Active Italian Army signal unit

The 1st Signal Regiment (1° Reggimento Trasmissioni) is an expeditionary signals regiment of the Italian Army based in Milan in Lombardy. The unit was formed in 1906 in Rome as a detached brigade of the 3rd Engineer Regiment (Telegraphers) and tasked with training the army's wireless telegraphy personnel. In 1919, the battalion was expanded to Radio-Telegraphers Engineer Regiment, which split in 1926 to form the 1st Radio-Telegraphers Regiment and 2nd Radio-Telegraphers Regiment. Both regiment were disbanded in 1932.

In 1948, the unit was reformed as a battalion and given the number III, which had been used by two signal battalions during World War II. During the Cold War the battalion was assigned to the III Army Corps. In 1975, the battalion was named for the Splügen Pass (Passo Spluga) and assigned the flag and traditions of the 1st Radio-Telegraphers Regiment. In 1995, the battalion lost its autonomy and entered the reformed 1st Signal Regiment. In 2001, the regiment reformed the Signal Battalion "Sempione" as its second signal battalion. The regiment is assigned to the army's NRDC-ITA Support Brigade, which supports the NATO Rapid Deployable Corps – Italy.
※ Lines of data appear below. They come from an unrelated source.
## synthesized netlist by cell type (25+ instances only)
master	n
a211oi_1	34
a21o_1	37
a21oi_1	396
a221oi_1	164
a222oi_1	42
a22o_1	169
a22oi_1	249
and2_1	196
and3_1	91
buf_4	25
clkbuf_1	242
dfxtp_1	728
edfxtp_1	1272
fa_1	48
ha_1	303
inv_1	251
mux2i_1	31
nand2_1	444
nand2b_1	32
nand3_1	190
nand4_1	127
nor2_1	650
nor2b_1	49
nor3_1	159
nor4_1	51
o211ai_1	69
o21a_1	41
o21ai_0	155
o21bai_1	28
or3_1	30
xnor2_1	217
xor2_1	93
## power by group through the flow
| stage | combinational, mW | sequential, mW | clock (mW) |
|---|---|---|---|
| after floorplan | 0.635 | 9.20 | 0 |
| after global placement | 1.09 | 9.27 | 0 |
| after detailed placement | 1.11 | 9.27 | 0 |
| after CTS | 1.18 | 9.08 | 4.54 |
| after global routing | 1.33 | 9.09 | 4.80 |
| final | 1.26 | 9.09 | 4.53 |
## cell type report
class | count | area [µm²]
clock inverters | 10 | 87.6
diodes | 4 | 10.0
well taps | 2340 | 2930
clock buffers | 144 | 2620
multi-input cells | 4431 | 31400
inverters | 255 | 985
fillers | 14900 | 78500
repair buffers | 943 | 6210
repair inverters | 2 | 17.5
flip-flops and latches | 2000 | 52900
This is an optimization exercise on Yosys and OpenROAD, whose aim is small area, a short achievable clock period and few clock cycles per item, not a production implementation.
Where RTL was checked, it was by simulation tests only, not by an equivalence proof against the original.
For runs 7 and 8, only the layout was checked, not whether the RTL still works.
Power figures rest on the tool's default switching activity, not on a simulated workload.

File: design.v
module oncore_crc (
    input  wire        clk,
    input  wire        rst_n,        
    input  wire [1:0]  cmd,          
    input  wire [4:0]  cmd_order,    
    input  wire [15:0] cmd_poly,     
    input  wire [15:0] cmd_init,     
    input  wire [7:0]  cmd_data,     
    output wire        cmd_ready,
    output wire        res_valid,
    output wire [15:0] res
);
    localparam [1:0] CMD_START  = 2'd1;
    localparam [1:0] CMD_BYTE   = 2'd2;
    localparam [1:0] CMD_FINISH = 2'd3;
    reg [7:0]  crc_lo;       
    reg [15:0] poly;         
    reg [6:0]  q;            
    reg [3:0]  nlo;          
    reg [7:0]  top;          
    reg        data_v;
    reg [15:0] rsh;
    reg [3:0]  rcnt;         
    reg        rbusy;
    reg        fin_r;        
    wire rfree = !rbusy || (rcnt == 4'd0);
    wire rload = fin_r && rfree;
    assign cmd_ready = !fin_r || rfree;
    assign res_valid = rbusy && (rcnt == 4'd0);
    assign res       = rsh;
    wire start = (cmd == CMD_START);
    function [15:0] align;
        input [15:0] x;
        input [4:0]  n;
        reg   [31:0] y;
        begin
            y = {x, 16'b0};
            y = n[0] ? {1'b0, y[31:1]} : y;
            y = n[1] ? {2'b0, y[31:2]} : y;
            y = n[2] ? {4'b0, y[31:4]} : y;
            y = n[3] ? {8'b0, y[31:8]} : y;
            align = y[15:0] | (x & {16{n[4]}});
        end
    endfunction
    reg [7:0] qn;
    integer m, j;
    always @* begin
        qn = 8'd1;
        for (m = 1; m < 8; m = m + 1) begin
            qn[m] = 1'b0;
            for (j = 1; j <= m; j = j + 1)
                qn[m] = qn[m] ^ (poly[16-j] & qn[m-j]);
        end
    end
    wire [15:0] pv   = poly & {16{data_v}};
    wire [15:0] base = data_v ? {crc_lo, 8'b0}
                     : start  ? align(cmd_init, cmd_order)
                     : {top, crc_lo};
    reg  [7:0]  d, fb;
    reg  [15:0] crc_d;
    integer i, k;
    always @* begin
        for (i = 0; i < 8; i = i + 1)
            d[i] = top[7-i];
        for (i = 0; i < 8; i = i + 1) begin
            fb[i] = d[i];
            for (k = 0; k < i; k = k + 1)
                fb[i] = fb[i] ^ (q[i-k-1] & d[k]);
        end
        crc_d = base;
        for (k = 0; k < 8; k = k + 1)
            crc_d = crc_d ^ ({16{fb[k]}} & (pv << (7-k)));
    end
    always @(posedge clk) begin
        top    <= crc_d[15:8] ^ (cmd_data & {8{cmd == CMD_BYTE}});
        data_v <= (cmd == CMD_BYTE);
        q      <= qn[7:1];
        crc_lo <= crc_d[7:0];
        if (start) begin
            poly <= align(cmd_poly, cmd_order);
            nlo  <= cmd_order[3:0];
        end
        rsh  <= rload ? {top, crc_lo} : {1'b0, rsh[15:1]};
        rcnt <= rload ? nlo : rcnt + 4'd1;
        if (!rst_n) begin
            rbusy <= 1'b0;
            fin_r <= 1'b0;
        end else begin
            rbusy <= rload || (rbusy && rcnt != 4'd0);
            fin_r <= (fin_r && !rfree) || (cmd == CMD_FINISH && cmd_ready);
        end
    end
endmodule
The regiment's anniversary falls, as for all signal units, on 20 June 1918, the day the Austro-Hungarian Army began its retreat across the Piave river during the Second Battle of the Piave River.

== History ==
On 24 February 1906, the 3rd Engineer Regiment (Telegraphers)'s Specialists Brigade in Rome formed a Radio-Telegraphers Section, which trained the Royal Italian Army's radio-telegraphic personnel in the use of spark-gap transmitters. In 1909, the Specialists Brigade an became autonomous unit, which in March 1911 was renamed Specialists Battalion. In 1911–12, the battalion provided ten radio-telegraphic stations for the Italo-Turkish War. In August 1912, the task of training the army's radio-telegraphic service personnel was transferred to the 3rd Engineer Regiment (Telegraphers), while the Specialists Battalion trained the radio-telegraphic personnel of the army's Military Aviation Corps.

=== World War I ===
At the outbreak of World War I the 3rd Engineer Regiment (Telegraphers) mobilized nine radio-telegraphers sections for service on the Italian Front. During the war a further 18 radio-telegraphers sections were formed. In 1918, the Army General Staff ordered the radio-telegraphic services of the army and military aviation corps to merge. Consequently, on 1 July 1918, the Radio-Telegraphers became a speciality of the Royal Italian Army's Engineer Corps and on the same day a Radio-Telegraphers Battalion was formed in Tivoli. The battalion was assigned to the 3rd Engineer Regiment (Telegraphers) and received the 27 radio-telegraphers sections the regiment had formed during the war. The battalion also received a train section and an automobile squad. The battalion immediately began to train personnel for an additional 23 radio-telegraphers sections destined for the army's 23 army corps. However, the war ended before the training had been completed.

=== Interwar years ===
On 21 November 1919, the Radio-Telegraphers Engineer Regiment was formed in Rome. The new regiment united all radio-telegraphers units of the army and consisted of a command, five battalions, a depot in Rome, four branch depots in Mestre, Florence, Piacenza, and Palermo, and the Special Radio-Telegraphers Section for Sardinia, which was based in Cagliari. The regiment's five battalions were based in Rome, Mestre, Florence, Piacenza, and Palermo and consisted of two radio-telegraphers companies each. Over the next years the regiment added a sixth battalion and the regiment's battalions repeatedly changed location.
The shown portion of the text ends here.